Mann (Mathias Hausmann) und Frau (Camille Schnoor) auf dunkler Bühne | Bild: Christian POGO Zach

Ein Klassiker der Operngeschichte und ein Literaturklassiker: "Eugen Onegin" oder korrekt Evgenij Onegin. Den Roman in Versen kennt jedes Schulkind in Russland und (fast) jeder Russe kann zumindest ein paar Zeilen Puschkin auswendig vortragen. Aber anders als bei Goethe spielte Puschkins Drama in der Gegenwart, sein Held kämpfte nicht mit dem Teufel, sondern mit der Langeweile und dem Byronismus, einer im 19. Jahrhundert verbreiteten, meist harmlosen Form einer literarischen Vergiftung. Ein Mann von Welt, der sich die Nägel pflegte, sich modisch kleidete, Französisch parlierte - und doch nicht recht zur russischen Gesellschaft passen wollte.

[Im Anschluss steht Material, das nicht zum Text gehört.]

==> run a: inputs <==
==> flow/design.v <==
module coeff_selector #(
    parameter TAP_WIDTH      = 32,
    parameter FF_TAP_COUNT   = 4,
    parameter FB_TAP_COUNT   = 3,
    parameter NUM_LP_FILTERS   = 20
)
(
    input  logic [8:0]           filter_index,   
    output logic [FF_TAP_COUNT*TAP_WIDTH-1:0]   B_flat,        
    output logic [FB_TAP_COUNT*TAP_WIDTH-1:0]   A_flat         
);
    logic signed [TAP_WIDTH-1:0] mem [0:NUM_LP_FILTERS*2*FF_TAP_COUNT-1];
    initial begin
        mem[0*8+0*4+0] = 2;
        mem[0*8+0*4+1] = 6;
        mem[0*8+0*4+2] = 6;
        mem[0*8+0*4+3] = 2;
        mem[0*8+1*4+0] = -22432;
        mem[0*8+1*4+1] = 20560;
        mem[0*8+1*4+2] = -6303;
        mem[0*8+1*4+3] = 0;
        mem[1*8+0*4+0] = 14;
        mem[1*8+0*4+1] = 43;
        mem[1*8+0*4+2] = 43;
        mem[1*8+0*4+3] = 14;
        mem[1*8+1*4+0] = -20298;
        mem[1*8+1*4+1] = 17066;
        mem[1*8+1*4+2] = -4845;
        mem[1*8+1*4+3] = 0;
        mem[2*8+0*4+0] = 43;
        mem[2*8+0*4+1] = 130;
        mem[2*8+0*4+2] = 130;
        mem[2*8+0*4+3] = 43;
        mem[2*8+1*4+0] = -18179;
        mem[2*8+1*4+1] = 14050;
        mem[2*8+1*4+2] = -3715;
        mem[2*8+1*4+3] = 0;
        mem[3*8+0*4+0] = 92;
        mem[3*8+0*4+1] = 278;
        mem[3*8+0*4+2] = 278;
        mem[3*8+0*4+3] = 92;
        mem[3*8+1*4+0] = -16080;
        mem[3*8+1*4+1] = 11468;
        mem[3*8+1*4+2] = -2837;
        mem[3*8+1*4+3] = 0;
        mem[4*8+0*4+0] = 164;
        mem[4*8+0*4+1] = 493;
        mem[4*8+0*4+2] = 493;
        mem[4*8+0*4+3] = 164;
        mem[4*8+1*4+0] = -14004;
        mem[4*8+1*4+1] = 9282;
        mem[4*8+1*4+2] = -2154;
        mem[4*8+1*4+3] = 0;
        mem[5*8+0*4+0] = 259;
        mem[5*8+0*4+1] = 778;
        mem[5*8+0*4+2] = 778;
        mem[5*8+0*4+3] = 259;
        mem[5*8+1*4+0] = -11952;
        mem[5*8+1*4+1] = 7457;
        mem[5*8+1*4+2] = -1620;
        mem[5*8+1*4+3] = 0;
        mem[6*8+0*4+0] = 378;
        mem[6*8+0*4+1] = 1136;
        mem[6*8+0*4+2] = 1136;
        mem[6*8+0*4+3] = 378;
        mem[6*8+1*4+0] = -9922;
        mem[6*8+1*4+1] = 5962;
        mem[6*8+1*4+2] = -1201;
        mem[6*8+1*4+3] = 0;
        mem[7*8+0*4+0] = 523;
        mem[7*8+0*4+1] = 1569;
        mem[7*8+0*4+2] = 1569;
        mem[7*8+0*4+3] = 523;
        mem[7*8+1*4+0] = -7911;
        mem[7*8+1*4+1] = 4773;
        mem[7*8+1*4+2] = -868;
        mem[7*8+1*4+3] = 0;
        mem[8*8+0*4+0] = 692;
        mem[8*8+0*4+1] = 2078;
        mem[8*8+0*4+2] = 2078;
        mem[8*8+0*4+3] = 692;
        mem[8*8+1*4+0] = -5918;
        mem[8*8+1*4+1] = 3868;
        mem[8*8+1*4+2] = -599;
        mem[8*8+1*4+3] = 0;
        mem[9*8+0*4+0] = 888;
        mem[9*8+0*4+1] = 2666;
        mem[9*8+0*4+2] = 2666;
        mem[9*8+0*4+3] = 888;
        mem[9*8+1*4+0] = -3937;
        mem[9*8+1*4+1] = 3232;
        mem[9*8+1*4+2] = -376;
        mem[9*8+1*4+3] = 0;
        mem[10*8+0*4+0] = 1112;
        mem[10*8+0*4+1] = 3337;
        mem[10*8+0*4+2] = 3337;
        mem[10*8+0*4+3] = 1112;
        mem[10*8+1*4+0] = -1966;
        mem[10*8+1*4+1] = 2855;
        mem[10*8+1*4+2] = -181;
        mem[10*8+1*4+3] = 0;
        mem[11*8+0*4+0] = 1365;
        mem[11*8+0*4+1] = 4095;
        mem[11*8+0*4+2] = 4095;
        mem[11*8+0*4+3] = 1365;
        mem[11*8+1*4+0] = -0;
        mem[11*8+1*4+1] = 2730;
        mem[11*8+1*4+2] = -0;
        mem[11*8+1*4+3] = 0;
        mem[12*8+0*4+0] = 1649;
        mem[12*8+0*4+1] = 4948;
        mem[12*8+0*4+2] = 4948;
        mem[12*8+0*4+3] = 1649;
        mem[12*8+1*4+0] = 1966;
        mem[12*8+1*4+1] = 2855;
        mem[12*8+1*4+2] = 181;
        mem[12*8+1*4+3] = 0;
        mem[13*8+0*4+0] = 1967;
        mem[13*8+0*4+1] = 5901;
        mem[13*8+0*4+2] = 5901;
        mem[13*8+0*4+3] = 1967;
        mem[13*8+1*4+0] = 3937;
        mem[13*8+1*4+1] = 3232;
        mem[13*8+1*4+2] = 376;
        mem[13*8+1*4+3] = 0;
        mem[14*8+0*4+0] = 2322;
        mem[14*8+0*4+1] = 6966;
        mem[14*8+0*4+2] = 6966;
        mem[14*8+0*4+3] = 2322;
        mem[14*8+1*4+0] = 5918;
        mem[14*8+1*4+1] = 3868;
        mem[14*8+1*4+2] = 599;
        mem[14*8+1*4+3] = 0;
        mem[15*8+0*4+0] = 2718;
        mem[15*8+0*4+1] = 8154;
        mem[15*8+0*4+2] = 8154;
        mem[15*8+0*4+3] = 2718;
        mem[15*8+1*4+0] = 7911;
        mem[15*8+1*4+1] = 4773;
        mem[15*8+1*4+2] = 868;
        mem[15*8+1*4+3] = 0;
        mem[16*8+0*4+0] = 3159;
        mem[16*8+0*4+1] = 9479;
        mem[16*8+0*4+2] = 9479;
        mem[16*8+0*4+3] = 3159;
        mem[16*8+1*4+0] = 9922;
        mem[16*8+1*4+1] = 5962;
        mem[16*8+1*4+2] = 1201;
        mem[16*8+1*4+3] = 0;
        mem[17*8+0*4+0] = 3652;
        mem[17*8+0*4+1] = 10958;
        mem[17*8+0*4+2] = 10958;
        mem[17*8+0*4+3] = 3652;
        mem[17*8+1*4+0] = 11952;
        mem[17*8+1*4+1] = 7457;
        mem[17*8+1*4+2] = 1620;
        mem[17*8+1*4+3] = 0;
        mem[18*8+0*4+0] = 4204;
        mem[18*8+0*4+1] = 12612;
        mem[18*8+0*4+2] = 12612;
        mem[18*8+0*4+3] = 4204;
        mem[18*8+1*4+0] = 14004;
        mem[18*8+1*4+1] = 9282;
        mem[18*8+1*4+2] = 2154;
        mem[18*8+1*4+3] = 0;
        mem[19*8+0*4+0] = 4822;
        mem[19*8+0*4+1] = 14467;
        mem[19*8+0*4+2] = 14467;
        mem[19*8+0*4+3] = 4822;
        mem[19*8+1*4+0] = 16080;
        mem[19*8+1*4+1] = 11468;
        mem[19*8+1*4+2] = 2837;
        mem[19*8+1*4+3] = 0;
    end
    always_comb begin
        B_flat = '0;
        A_flat = '0;
        if (filter_index < NUM_LP_FILTERS) begin
            B_flat[0*TAP_WIDTH +: TAP_WIDTH] = mem[filter_index*8+0*4+0];
            B_flat[1*TAP_WIDTH +: TAP_WIDTH] = mem[filter_index*8+0*4+1];
            B_flat[2*TAP_WIDTH +: TAP_WIDTH] = mem[filter_index*8+0*4+2];
            B_flat[3*TAP_WIDTH +: TAP_WIDTH] = mem[filter_index*8+0*4+3];
            A_flat[0*TAP_WIDTH +: TAP_WIDTH] = mem[filter_index*8+1*4+0];
            A_flat[1*TAP_WIDTH +: TAP_WIDTH] = mem[filter_index*8+1*4+1];
            A_flat[2*TAP_WIDTH +: TAP_WIDTH] = mem[filter_index*8+1*4+2];
        end
    end
endmodule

"Applaus rauscht auf. Da kommt Onegin,
Stelzt über Beine durch die Reihn
Und stellt sein Opernglas verwegen
Auf fremder Damen Logen ein."

Puschkin: Eugen Onegin

Die Geschichte selbst bietet viel Opernstoff: ein Duell, sinnlos wie nur je eines sein konnte, und eine große Liebe ohne Erfüllung. Puschkin war ein feiner Ironiker, Tschaikowski hingegen nutzte den Stoff für großes, lyrisches Opernkino.